Exercise: Can you pull out each line of the data below that includes the word "wptr"?

Saved entries:
## src/design/md4_message_digest_assert.svh

```systemverilog
// assertion macros for the md4 digest block
`ifndef MD4_MESSAGE_DIGEST_ASSERT_SVH
`define MD4_MESSAGE_DIGEST_ASSERT_SVH

`ifndef SYNTHESIS
`define MD4_ASSERT(lbl, prop) \
  lbl: assert property (@(posedge clk) disable iff (rst) (prop)) \
    else $error("md4 assertion failed");
`define MD4_ASSERT_NEXT(lbl, cond, res) \
  lbl: assert property (@(posedge clk) disable iff (rst) (cond) |=> (res)) \
    else $error("md4 assertion failed");
`else
`define MD4_ASSERT(lbl, prop)
`define MD4_ASSERT_NEXT(lbl, cond, res)
`endif

`endif

```

## src/design/md4_pkg.sv

```systemverilog
`timescale 1ns / 1ps

package md4_pkg;

  localparam logic [31:0] Iv0 = 32'h67452301;
  localparam logic [31:0] Iv1 = 32'hEFCDAB89;
  localparam logic [31:0] Iv2 = 32'h98BADCFE;
  localparam logic [31:0] Iv3 = 32'h10325476;
  localparam logic [31:0] K1 = 32'h5A827999;
  localparam logic [31:0] K2 = 32'h6ED9EBA1;
  localparam logic [7:0] PadByte = 8'h80;
  localparam logic [5:0] LastStep = 6'd47;
  localparam logic [3:0] LastWord = 4'd15;
  localparam logic [3:0] LenLoWord = 4'd14;
  localparam logic [2:0] FullBytes = 3'd4;

  typedef struct packed {
    logic start;
    logic init;
  } core_ctl_t;

  typedef struct packed {
    logic done;
  } core_sts_t;

  typedef logic [3:0][31:0] chain_t;

  // message word used by a given step
  function automatic logic [3:0] word_index(input logic [5:0] step);
    logic [3:0] idx;
    case (step[5:4])
      2'd0: begin
        idx = step[3:0];
      end
      2'd1: begin
        idx = {step[1:0], step[3:2]};
      end
      default: begin
        idx = {step[0], step[1], step[2], step[3]};
      end
    endcase
    return idx;
  endfunction

  function automatic logic [4:0] rot_amount(input logic [5:0] step);
    logic [4:0] s;
    case ({step[5:4], step[1:0]})
      4'd0: s = 5'd3;
      4'd1: s = 5'd7;
      4'd2: s = 5'd11;
      4'd3: s = 5'd19;
      4'd4: s = 5'd3;
      4'd5: s = 5'd5;
      4'd6: s = 5'd9;
      4'd7: s = 5'd13;
      4'd8: s = 5'd3;
      4'd9: s = 5'd9;
      4'd10: s = 5'd11;
      4'd11: s = 5'd15;
      default: s = 5'd3;
    endcase
    return s;
  endfunction

endpackage

```

## src/design/md4_msgbuf.sv

```systemverilog
`timescale 1ns / 1ps

module md4_msgbuf (
  input  logic        clk,
  input  logic        wr_en,
  input  logic [3:0]  wr_idx,
  input  logic [31:0] wr_data,
  input  logic [3:0]  rd_idx,
  output logic [31:0] rd_data
);

  logic [31:0] words [16];

  always_ff @(posedge clk) begin
    if (wr_en) begin
      words[wr_idx] <= wr_data;
    end
  end

  always_ff @(posedge clk) begin
    rd_data <= words[rd_idx];
  end

endmodule

```

## src/design/md4_core.sv

```systemverilog
`timescale 1ns / 1ps

module md4_core import md4_pkg::*; (
  input  logic        clk,
  input  logic        rst,
  input  core_ctl_t   ctl,
  output core_sts_t   sts,
  output logic [3:0]  rd_idx,
  input  logic [31:0] rd_data,
  output chain_t      chain
);

  logic [31:0] a, b, c, d;
  logic [5:0]  step;
  logic        running;
  logic        fin;
  logic [31:0] f, k, t;
  logic [63:0] rot;

  // one md4 step per cycle
  always_comb begin
    case (step[5:4])
      2'd0: begin
        f = (b & c) | (~b & d);
        k = 32'd0;
      end
      2'd1: begin
        f = (b & c) | (b & d) | (c & d);
        k = K1;
      end
      default: begin
        f = b ^ c ^ d;
        k = K2;
      end
    endcase
    t = a + f + rd_data + k;
    rot = {t, t} << rot_amount(step);
  end

  // message word for the coming step, read in the cycle before that step runs
  assign rd_idx = word_index(running ? step + 6'd1 : 6'd0);
  assign sts.done = fin;

  always_ff @(posedge clk) begin
    if (rst) begin
      running <= 1'b0;
      fin <= 1'b0;
      chain <= {Iv3, Iv2, Iv1, Iv0};
    end else begin
      if (ctl.init) begin
        chain <= {Iv3, Iv2, Iv1, Iv0};
      end
      if (ctl.start) begin
        running <= 1'b1;
      end else if (running) begin
        if (step == LastStep) begin
          running <= 1'b0;
          fin <= 1'b1;
        end
      end else if (fin) begin
        fin <= 1'b0;
        chain[0] <= chain[0] + a;
        chain[1] <= chain[1] + b;
        chain[2] <= chain[2] + c;
        chain[3] <= chain[3] + d;
      end
    end
  end

  always_ff @(posedge clk) begin
    if (ctl.start) begin
      a <= chain[0];
      b <= chain[1];
      c <= chain[2];
      d <= chain[3];
      step <= 6'd0;
    end else if (running) begin
      a <= d;
      d <= c;
      c <= b;
      b <= rot[63:32];
      step <= step + 6'd1;
    end
  end

endmodule

```

## src/design/md4_message_digest.sv

```systemverilog
`timescale 1ns / 1ps

// MD4 digest of a byte message fed as 32-bit little-endian words, first byte
// in bits 7 to 0. Each non-final word is taken while the block is idle; the
// word that fills a 64-byte block then holds the input off for the compression
// (48 steps on the one shared round unit plus the chaining add). The final
// word (0 to 4 valid bytes) is followed by the padding words and one or two
// more compressions; the digest then sits in an output register and a new
// message may start while it waits.

module md4_message_digest import md4_pkg::*; (
  input  logic        clk,
  input  logic        rst,
  input  logic        in_valid,
  output logic        in_ready,
  input  logic [31:0] data_word,
  input  logic [2:0]  valid_bytes,
  input  logic        last_word,
  output logic        out_valid,
  input  logic        out_ready,
  output logic [63:0] digest_low,
  output logic [63:0] digest_high
);

  typedef enum logic [3:0] {
    S_IDLE = 4'b0001,
    S_COMP = 4'b0010,
    S_PAD  = 4'b0100,
    S_DONE = 4'b1000
  } state_t;

  state_t      state, state_next;
  core_ctl_t   ctl;
  core_sts_t   sts;
  chain_t      chain;
  logic [3:0]  rd_idx;
  logic [31:0] rd_data;
  logic        wr_en;
  logic [31:0] wr_data;
  logic [3:0]  wptr;
  logic [60:0] count;
  logic        need80, lo_done, padding, fin_blk;
  logic        accept, load_out;
  logic [2:0]  nv;
  logic [31:0] last_data;
  logic [63:0] bits;

  assign in_ready = !rst && (state == S_IDLE);
  assign accept = in_valid && in_ready;
  assign nv = !last_word ? FullBytes : (valid_bytes > FullBytes) ? FullBytes : valid_bytes;
  assign bits = {count, 3'b000};
  assign load_out = (state == S_DONE) && (!out_valid || out_ready);

  // keep valid bytes, put the pad marker right after them
  always_comb begin
    for (int j = 0; j < 4; j++) begin
      if (3'(j) < nv) begin
        last_data[8*j +: 8] = data_word[8*j +: 8];
      end else if (3'(j) == nv) begin
        last_data[8*j +: 8] = PadByte;
      end else begin
        last_data[8*j +: 8] = 8'd0;
      end
    end
  end

  always_comb begin
    wr_en = 1'b0;
    wr_data = 32'd0;
    ctl.start = 1'b0;
    ctl.init = load_out;
    state_next = state;
    case (state)
      S_IDLE: begin
        if (accept) begin
          wr_en = 1'b1;
          wr_data = last_data;
          if (wptr == LastWord) begin
            ctl.start = 1'b1;
            state_next = S_COMP;
          end else if (last_word) begin
            state_next = S_PAD;
          end
        end
      end
      S_PAD: begin
        wr_en = 1'b1;
        if (need80) begin
          wr_data = {24'd0, PadByte};
        end else if (wptr == LenLoWord) begin
          wr_data = bits[31:0];
        end else if (wptr == LastWord && lo_done) begin
          wr_data = bits[63:32];
        end
        if (wptr == LastWord) begin
          ctl.start = 1'b1;
          state_next = S_COMP;
        end
      end
      S_COMP: begin
        if (sts.done) begin
          if (!padding) begin
            state_next = S_IDLE;
          end else if (fin_blk) begin
            state_next = S_DONE;
          end else begin
            state_next = S_PAD;
          end
        end
      end
      S_DONE: begin
        if (load_out) begin
          state_next = S_IDLE;
        end
      end
      default: begin
        state_next = S_IDLE;
      end
    endcase
  end

  always_ff @(posedge clk) begin
    if (rst) begin
      state <= S_IDLE;
      wptr <= 4'd0;
      count <= 61'd0;
      need80 <= 1'b0;
      lo_done <= 1'b0;
      padding <= 1'b0;
      fin_blk <= 1'b0;
      out_valid <= 1'b0;
    end else begin
      state <= state_next;
      if (wr_en) begin
        wptr <= wptr + 4'd1;
      end
      if (accept) begin
        count <= count + 61'(nv);
        need80 <= last_word && (nv == FullBytes);
        padding <= last_word;
        lo_done <= 1'b0;
      end
      if (state == S_PAD) begin
        if (need80) begin
          need80 <= 1'b0;
          lo_done <= 1'b0;
        end else if (wptr == LenLoWord) begin
          lo_done <= 1'b1;
        end else if (wptr == LastWord && lo_done) begin
          fin_blk <= 1'b1;
        end
      end
      if (load_out) begin
        out_valid <= 1'b1;
        count <= 61'd0;
        padding <= 1'b0;
        fin_blk <= 1'b0;
        lo_done <= 1'b0;
      end else if (out_valid && out_ready) begin
        out_valid <= 1'b0;
      end
    end
  end

  always_ff @(posedge clk) begin
    if (load_out) begin
      digest_low <= {chain[1], chain[0]};
      digest_high <= {chain[3], chain[2]};
    end
  end

  md4_msgbuf u_msgbuf (
    .clk     (clk),
    .wr_en   (wr_en),
    .wr_idx  (wptr),
    .wr_data (wr_data),
    .rd_idx  (rd_idx),
    .rd_data (rd_data)
  );

  md4_core u_core (
    .clk     (clk),
    .rst     (rst),
    .ctl     (ctl),
    .sts     (sts),
    .rd_idx  (rd_idx),
    .rd_data (rd_data),
    .chain   (chain)
  );

`include "md4_message_digest_assert.svh"

  `MD4_ASSERT_NEXT(a_start_wraps, ctl.start, wptr == 4'd0)
  `MD4_ASSERT(a_done_in_comp, sts.done |-> state == S_COMP)
  `MD4_ASSERT(a_done_aligned, state == S_DONE |-> padding && fin_blk && wptr == 4'd0)

endmodule
```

Answer for this exercise:
  logic [3:0]  wptr;
          if (wptr == LastWord) begin
        end else if (wptr == LenLoWord) begin
        end else if (wptr == LastWord && lo_done) begin
        if (wptr == LastWord) begin
      wptr <= 4'd0;
        wptr <= wptr + 4'd1;
        end else if (wptr == LenLoWord) begin
        end else if (wptr == LastWord && lo_done) begin
    .wr_idx  (wptr),
  `MD4_ASSERT_NEXT(a_start_wraps, ctl.start, wptr == 4'd0)
  `MD4_ASSERT(a_done_aligned, state == S_DONE |-> padding && fin_blk && wptr == 4'd0)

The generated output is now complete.